Two people suffered head injuries when several masked men entered Kino Kriterion in Sarajevo on Saturday during the International Queer Film Festival ‘Merlinka’. Several days after the attack, it is still not clear why the police did not secure the area, since the gathering was announced a month earlier. While nongovernmental and international organizations have condemned the attack, there have been no reactions from ruling political parties.
On Monday, the police were not prepared to answer the question as to why members of the Ministry of Interior of Canton Sarajevo did not provide security for the ‘Merlinka’ festival.
‘’We made public what we had. When there is something new, we will inform our public’’, said Spokesperson of the Ministry of Interior Irfan Nefić.

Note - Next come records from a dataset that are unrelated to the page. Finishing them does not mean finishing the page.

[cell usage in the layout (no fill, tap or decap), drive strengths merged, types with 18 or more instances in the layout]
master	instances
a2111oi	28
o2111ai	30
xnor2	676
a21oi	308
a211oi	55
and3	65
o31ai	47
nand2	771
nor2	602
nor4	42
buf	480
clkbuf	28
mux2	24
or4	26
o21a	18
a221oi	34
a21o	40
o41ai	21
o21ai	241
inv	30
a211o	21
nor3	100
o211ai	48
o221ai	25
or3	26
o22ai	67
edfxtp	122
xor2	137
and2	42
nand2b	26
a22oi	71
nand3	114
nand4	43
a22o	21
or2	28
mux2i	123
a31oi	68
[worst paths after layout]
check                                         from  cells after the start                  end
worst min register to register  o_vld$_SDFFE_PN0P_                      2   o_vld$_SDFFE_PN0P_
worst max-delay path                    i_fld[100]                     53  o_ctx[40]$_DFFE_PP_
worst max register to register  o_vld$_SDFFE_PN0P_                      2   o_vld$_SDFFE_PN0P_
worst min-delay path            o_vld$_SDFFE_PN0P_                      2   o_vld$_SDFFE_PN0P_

Jasmina Čaušević, one of the organizers of the Queer Festival ‘Merlinka’, said that the festival announced to the police one month before it began, when specific security agreements were agreed upon.
Police patrols followed the official opening on Friday, but not the announced discussion on Saturday, when a group of 14 masked men attacked participants of the festival and injured several people. Čaušević said:
‘’We really hope that we will find out who these attackers were and we expect that the police will do their jobs and to investigate why the police was not there, how the attackers knew that the police were not there, because for it is very symptomatic that they entered so freely, beat up people and just left’’.

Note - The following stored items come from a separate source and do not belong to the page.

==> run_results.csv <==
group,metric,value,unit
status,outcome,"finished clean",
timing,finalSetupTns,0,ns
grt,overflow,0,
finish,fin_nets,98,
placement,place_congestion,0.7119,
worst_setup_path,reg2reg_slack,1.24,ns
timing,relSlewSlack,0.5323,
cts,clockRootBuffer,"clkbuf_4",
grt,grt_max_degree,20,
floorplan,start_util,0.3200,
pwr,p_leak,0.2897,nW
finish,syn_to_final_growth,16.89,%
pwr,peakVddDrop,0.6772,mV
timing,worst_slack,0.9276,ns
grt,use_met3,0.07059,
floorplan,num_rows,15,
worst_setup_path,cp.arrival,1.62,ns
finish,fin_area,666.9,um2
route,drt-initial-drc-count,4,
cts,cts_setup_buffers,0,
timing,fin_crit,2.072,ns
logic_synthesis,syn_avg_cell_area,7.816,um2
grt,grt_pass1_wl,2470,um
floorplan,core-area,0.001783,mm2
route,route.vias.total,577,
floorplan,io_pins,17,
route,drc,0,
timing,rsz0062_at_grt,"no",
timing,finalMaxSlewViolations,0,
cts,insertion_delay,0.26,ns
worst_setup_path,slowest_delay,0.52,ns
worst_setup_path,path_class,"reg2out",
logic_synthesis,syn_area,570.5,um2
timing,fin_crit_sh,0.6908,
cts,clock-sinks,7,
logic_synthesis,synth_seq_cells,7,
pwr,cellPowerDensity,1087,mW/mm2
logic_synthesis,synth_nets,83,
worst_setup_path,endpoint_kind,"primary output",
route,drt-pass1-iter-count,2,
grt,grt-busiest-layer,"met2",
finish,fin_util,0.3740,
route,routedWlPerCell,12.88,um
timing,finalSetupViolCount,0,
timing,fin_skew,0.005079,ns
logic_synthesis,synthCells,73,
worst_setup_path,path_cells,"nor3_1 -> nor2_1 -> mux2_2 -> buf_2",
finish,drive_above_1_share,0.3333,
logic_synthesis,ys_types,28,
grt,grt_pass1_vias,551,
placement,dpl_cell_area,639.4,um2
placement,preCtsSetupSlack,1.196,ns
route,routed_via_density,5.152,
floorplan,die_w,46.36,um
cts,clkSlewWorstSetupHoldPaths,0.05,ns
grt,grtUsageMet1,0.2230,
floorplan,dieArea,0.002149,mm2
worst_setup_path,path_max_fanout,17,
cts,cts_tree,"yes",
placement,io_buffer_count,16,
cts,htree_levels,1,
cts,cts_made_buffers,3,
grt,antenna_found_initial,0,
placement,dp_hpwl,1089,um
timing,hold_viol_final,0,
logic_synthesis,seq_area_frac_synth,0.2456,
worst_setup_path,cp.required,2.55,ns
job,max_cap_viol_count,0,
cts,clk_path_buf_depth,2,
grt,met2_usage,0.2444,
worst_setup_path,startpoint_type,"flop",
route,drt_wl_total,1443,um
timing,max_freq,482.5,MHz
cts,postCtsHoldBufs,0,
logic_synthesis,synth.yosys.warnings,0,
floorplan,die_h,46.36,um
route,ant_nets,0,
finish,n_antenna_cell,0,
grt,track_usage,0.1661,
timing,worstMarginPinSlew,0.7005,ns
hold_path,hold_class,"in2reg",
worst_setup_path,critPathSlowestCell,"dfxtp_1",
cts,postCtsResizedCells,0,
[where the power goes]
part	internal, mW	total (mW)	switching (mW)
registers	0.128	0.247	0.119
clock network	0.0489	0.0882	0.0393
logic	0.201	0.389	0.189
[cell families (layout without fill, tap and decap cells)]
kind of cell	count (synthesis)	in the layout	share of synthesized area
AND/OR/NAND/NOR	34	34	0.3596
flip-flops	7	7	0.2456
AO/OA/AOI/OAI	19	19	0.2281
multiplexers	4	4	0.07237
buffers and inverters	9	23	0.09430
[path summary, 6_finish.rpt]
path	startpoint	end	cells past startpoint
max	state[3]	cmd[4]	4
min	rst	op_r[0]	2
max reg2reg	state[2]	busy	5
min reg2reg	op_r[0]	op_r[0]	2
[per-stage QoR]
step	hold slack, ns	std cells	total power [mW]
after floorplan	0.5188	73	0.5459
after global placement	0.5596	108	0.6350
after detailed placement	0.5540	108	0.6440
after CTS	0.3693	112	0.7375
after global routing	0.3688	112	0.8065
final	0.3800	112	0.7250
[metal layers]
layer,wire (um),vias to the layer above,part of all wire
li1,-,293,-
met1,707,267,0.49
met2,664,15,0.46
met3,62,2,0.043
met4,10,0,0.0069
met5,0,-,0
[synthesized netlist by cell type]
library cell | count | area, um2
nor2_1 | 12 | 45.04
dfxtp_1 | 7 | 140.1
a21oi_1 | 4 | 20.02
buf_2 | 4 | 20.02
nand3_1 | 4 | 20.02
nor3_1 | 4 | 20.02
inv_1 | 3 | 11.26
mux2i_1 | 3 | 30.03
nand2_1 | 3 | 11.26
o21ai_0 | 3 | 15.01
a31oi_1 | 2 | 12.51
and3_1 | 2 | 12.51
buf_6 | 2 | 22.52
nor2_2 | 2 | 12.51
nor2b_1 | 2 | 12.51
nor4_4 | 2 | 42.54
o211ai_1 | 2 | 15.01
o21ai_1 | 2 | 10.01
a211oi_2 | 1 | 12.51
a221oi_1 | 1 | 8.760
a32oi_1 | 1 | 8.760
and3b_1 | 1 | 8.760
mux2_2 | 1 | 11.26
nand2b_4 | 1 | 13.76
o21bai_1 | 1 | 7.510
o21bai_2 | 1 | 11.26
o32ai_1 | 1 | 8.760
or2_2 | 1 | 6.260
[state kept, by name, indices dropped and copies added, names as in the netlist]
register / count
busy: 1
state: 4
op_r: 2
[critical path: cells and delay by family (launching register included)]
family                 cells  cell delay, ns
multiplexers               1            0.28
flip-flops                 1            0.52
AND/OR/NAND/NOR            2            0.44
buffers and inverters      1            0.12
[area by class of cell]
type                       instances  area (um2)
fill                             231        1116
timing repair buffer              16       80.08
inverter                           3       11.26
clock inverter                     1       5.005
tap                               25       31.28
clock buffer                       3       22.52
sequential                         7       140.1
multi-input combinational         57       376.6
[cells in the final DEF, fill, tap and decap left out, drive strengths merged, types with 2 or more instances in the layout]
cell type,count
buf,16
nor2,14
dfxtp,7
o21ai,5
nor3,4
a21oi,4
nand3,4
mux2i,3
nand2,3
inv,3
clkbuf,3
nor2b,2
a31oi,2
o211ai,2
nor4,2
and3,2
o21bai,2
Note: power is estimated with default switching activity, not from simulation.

The last day of the festival on Sunday was not cancelled, thanks to the support of Sarajevo citizens who came to Kriterion to support the film festival. One of them was journalist Almir Panjeta, who came with his family:
‘’We wanted to say that we as a family are not afraid of people, nor any visitor to film screenings or discussions. We want to say that we are afraid of those ‘normal’ people who use force and beat up people because they want to establish their own order in Sarajevo.
Nearly all international organizations in Sarajevo condemned the attack at the ‘Merlinka’ festival. Apart from Naša Stranka, no other political party has made a public statement on this event.
‘’It is obvious that this has become a rule that people of different sexual orientation are not permitted to organize any type of cultural or other event in Sarajevo. I think that the government is not doing its job, and that it is in some way complicit in inhibiting the expression of sexual minorities’’, said Srđan Dizdarević from the B&H Helsinki Committee.